We also show for the first time that the measurement of the spinal canal area performed on spinal cord scans can significantly reduce inter-subject variability of SC areas, particularly when accounting for sex (TCA %RSD reduction by 15.52%, 12.15% for GMA). This finding is in contrast to a recent study performed at the lumbar level of the SC that showed no improvement of TCA inter-subject variability after normalization by spinal canal area,³⁹ which might be explained by the higher inter-subject variability of cord and spinal canal anatomy at the lumbar compared to the cervical level. Normalizing for head size using the SienaX-derived V-scale also reduced inter-subject variability, but to a lesser extent (10.24% for TCA, 8.28% for GMA). Combining both metrics – axial_canal_product and V-scale - appears to provide the most precise estimate for comparison of spinal cord areas (TCA %RSD reduction by 17.74%, 13.09% for GMA). Our data confirm previous studies using analogous measures of head size including TICV for normalization of TCA, which is useful particularly when TCA measurements are performed using brain images, or when brain images are also available.^36,37,40,59

The reference equations for normalized TCA and GMA as a function of age could be useful in future clinical studies to compare cord area measurements obtained from other populations with the healthy control population reported in this study.

The correlation of cord areas with the height of subjects was found to be moderate, and mostly driven by the sex differences in the height of subjects. In the studies of Oh et al. and Healy et al. height was suggested as an effective normalization method to improve the detection of differences between MS phenotypes or MS patients and healthy controls;^36–37 nevertheless, in these two studies spinal cord volume rather than cross-sectional area was measured. This might explain the stronger correlations with height found in these two studies compared to the present study.

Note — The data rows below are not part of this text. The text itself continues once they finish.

### src/logic/traceBridge_settings.svh
// Width and count macros for the trace bridge
`ifndef TRACE_BRIDGE_SETTINGS_SVH
`define TRACE_BRIDGE_SETTINGS_SVH

////////////////////
// Datapath widths
////////////////////

// Integer data width of the core
`define XLEN 32

// Retirement order counter
`define ORDER_W 64

// Register file addressing
`define REG_ADDR_W 5
`define NUM_REGS 32

// Destination write ports reported per retirement
`define NUM_RD 2

////////////////////
// Interrupt bus
////////////////////

// Full irq bus, only some lines are watched
`define NUM_IRQ 32

`endif
### src/logic/tracePkg.sv
// Package with CSR slot enum, net identifier enum and the irq line map
package tracePkg;

    ////////////////////
    // CSR slots
    ////////////////////

    // Machine CSRs forwarded to the checker, one slot each
    typedef enum logic [2:0] {
        Mstatus,
        Mie,
        Mtvec,
        Mscratch,
        Mepc,
        Mcause
    } csrSel_e;

    // Slot count follows the enum
    localparam int NUM_CSR = int'(Mcause) + 1;

    ////////////////////
    // Watched nets
    ////////////////////

    // Event order is priority order, lowest first
    typedef enum logic [4:0] {
        MSwIrq, MTimerIrq, MExtIrq,
        Local0, Local1, Local2, Local3, Local4, Local5, Local6, Local7,
        Local8, Local9, Local10, Local11, Local12, Local13, Local14, Local15,
        HaltReq
    } netId_e;

    localparam int NUM_NET = int'(HaltReq) + 1;

    // Interrupt nets sit below HaltReq
    localparam int NUM_IRQ_NET = int'(HaltReq);

    // irq bus bit for each interrupt net
    localparam int NET_IRQ_BIT [NUM_IRQ_NET] = '{
        3, 7, 11,
        16, 17, 18, 19, 20, 21, 22, 23,
        24, 25, 26, 27, 28, 29, 30, 31
    };

endpackage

In contrast to our previous study, the sagittal vertebral area did not prove to be useful for normalization in this extended cohort. The vertebral and spinal canal areas, as measured from MPRAGE and PSIR images, respectively, were strongly correlated when their areas were derived by delineating the anatomical boundaries and the product of their two main diameters. Intra- and inter-rater reliability of the axial_canal_product measurement used in Models 2 and 3 of our study were good/excellent. We therefore recommend this measurement based on canal diameters for normalization approaches, as it is effective, reliable, simple and fast to perform.

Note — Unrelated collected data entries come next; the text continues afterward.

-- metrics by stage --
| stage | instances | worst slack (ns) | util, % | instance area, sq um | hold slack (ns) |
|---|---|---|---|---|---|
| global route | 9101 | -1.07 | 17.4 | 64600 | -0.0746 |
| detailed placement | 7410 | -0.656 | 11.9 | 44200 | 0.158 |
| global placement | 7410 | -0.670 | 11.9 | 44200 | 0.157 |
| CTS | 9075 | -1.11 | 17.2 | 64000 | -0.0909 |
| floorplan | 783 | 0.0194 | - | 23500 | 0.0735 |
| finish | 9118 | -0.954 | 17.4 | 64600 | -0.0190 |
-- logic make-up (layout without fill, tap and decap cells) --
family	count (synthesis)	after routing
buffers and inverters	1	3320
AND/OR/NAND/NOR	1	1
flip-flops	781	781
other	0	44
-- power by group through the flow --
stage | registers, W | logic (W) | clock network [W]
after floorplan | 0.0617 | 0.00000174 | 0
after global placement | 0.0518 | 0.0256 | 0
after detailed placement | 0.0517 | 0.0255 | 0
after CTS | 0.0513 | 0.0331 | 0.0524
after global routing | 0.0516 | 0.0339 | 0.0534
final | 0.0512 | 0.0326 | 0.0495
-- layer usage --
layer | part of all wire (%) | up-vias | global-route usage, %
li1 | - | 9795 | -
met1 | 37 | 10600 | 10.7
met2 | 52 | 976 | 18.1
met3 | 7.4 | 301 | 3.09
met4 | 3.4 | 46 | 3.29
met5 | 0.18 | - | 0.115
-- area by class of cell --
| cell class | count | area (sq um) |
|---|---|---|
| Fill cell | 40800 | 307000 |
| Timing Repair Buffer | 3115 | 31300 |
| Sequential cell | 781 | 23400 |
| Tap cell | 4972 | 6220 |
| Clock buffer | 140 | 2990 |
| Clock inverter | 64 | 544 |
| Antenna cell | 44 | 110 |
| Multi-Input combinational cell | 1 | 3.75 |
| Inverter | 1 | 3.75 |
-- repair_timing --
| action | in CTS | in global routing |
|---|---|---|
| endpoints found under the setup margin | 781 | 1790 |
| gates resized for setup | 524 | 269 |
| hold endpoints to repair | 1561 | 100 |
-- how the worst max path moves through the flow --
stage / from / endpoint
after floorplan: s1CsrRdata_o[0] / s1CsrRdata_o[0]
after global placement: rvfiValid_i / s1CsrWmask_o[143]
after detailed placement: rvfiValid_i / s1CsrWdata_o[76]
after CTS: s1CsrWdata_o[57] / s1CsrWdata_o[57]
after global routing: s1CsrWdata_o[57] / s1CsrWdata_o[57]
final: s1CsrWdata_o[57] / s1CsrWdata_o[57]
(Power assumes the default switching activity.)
===== config.mk =====
export PLATFORM = sky130hd
export DESIGN_NAME = csrMerge
export DESIGN_NICKNAME = d
export VERILOG_FILES = /design/src/logic/tracePkg.sv /design/src/logic/csrMerge.sv
export VERILOG_INCLUDE_DIRS = /design/src /design/src/logic
export SDC_FILE = /design/constraint.sdc
export NUM_CORES = 1
export LEC_CHECK = 0
export ABC_AREA = 0
export BUFFER_PORTS_ARGS = -buffer_cell sky130_fd_sc_hd__buf_2
export CORE_AREA = 2 2 302 304
export CTS_CLUSTER_SIZE = 30
export DETAILED_ROUTE_END_ITERATION = 7
export DIE_AREA = 0 0 304 306
export PLACE_DENSITY = 0.39
export SLEW_MARGIN = 20
export SYNTH_ARGS = -nofsm -noshare
export SYNTH_HDL_FRONTEND = slang
export SYNTH_SLANG_ARGS = --single-unit

===== constraint.sdc =====
create_clock -name rvvi -period 3.02 [get_ports rvvi]
set_input_delay 0.151 -clock rvvi [delete_from_list [all_inputs] [get_ports rvvi]]
set_output_delay 0.151 -clock rvvi [all_outputs]
set_load 0.005 [all_outputs]

===== src/logic/traceBridge_settings.svh =====
// Width and count macros for the trace bridge
`ifndef TRACE_BRIDGE_SETTINGS_SVH
`define TRACE_BRIDGE_SETTINGS_SVH

////////////////////
// Datapath widths
////////////////////

// Integer data width of the core
`define XLEN 32

// Retirement order counter
`define ORDER_W 64

// Register file addressing
`define REG_ADDR_W 5
`define NUM_REGS 32

// Destination write ports reported per retirement
`define NUM_RD 2

////////////////////
// Interrupt bus
////////////////////

// Full irq bus, only some lines are watched
`define NUM_IRQ 32

`endif

===== src/logic/tracePkg.sv =====
// Package with CSR slot enum, net identifier enum and the irq line map
package tracePkg;

    ////////////////////
    // CSR slots
    ////////////////////

    // Machine CSRs forwarded to the checker, one slot each
    typedef enum logic [2:0] {
        Mstatus,
        Mie,
        Mtvec,
        Mscratch,
        Mepc,
        Mcause
    } csrSel_e;

    // Slot count follows the enum
    localparam int NUM_CSR = int'(Mcause) + 1;

    ////////////////////
    // Watched nets
    ////////////////////

    // Event order is priority order, lowest first
    typedef enum logic [4:0] {
        MSwIrq, MTimerIrq, MExtIrq,
        Local0, Local1, Local2, Local3, Local4, Local5, Local6, Local7,
        Local8, Local9, Local10, Local11, Local12, Local13, Local14, Local15,
        HaltReq
    } netId_e;

    localparam int NUM_NET = int'(HaltReq) + 1;

    // Interrupt nets sit below HaltReq
    localparam int NUM_IRQ_NET = int'(HaltReq);

    // irq bus bit for each interrupt net
    localparam int NET_IRQ_BIT [NUM_IRQ_NET] = '{
        3, 7, 11,
        16, 17, 18, 19, 20, 21, 22, 23,
        24, 25, 26, 27, 28, 29, 30, 31
    };

endpackage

In this cross-sectional study we presented SC area measurements at the C2-C3 vertebral level using a 2D PSIR protocol on 129 healthy controls. We found a wide range of SC area values with a strong dependence on sex but only a moderate dependence on age. We presented a series of normalization strategies to reduce the inter-individual variability resulting from anatomical/biological differences. This could facilitate the comparison of SC areas between individuals and thereby improve the usefulness of SC areas as diagnostic, prognostic or predictive markers in neuroinflammatory/neurodegenerative diseases and traumatic SC injury.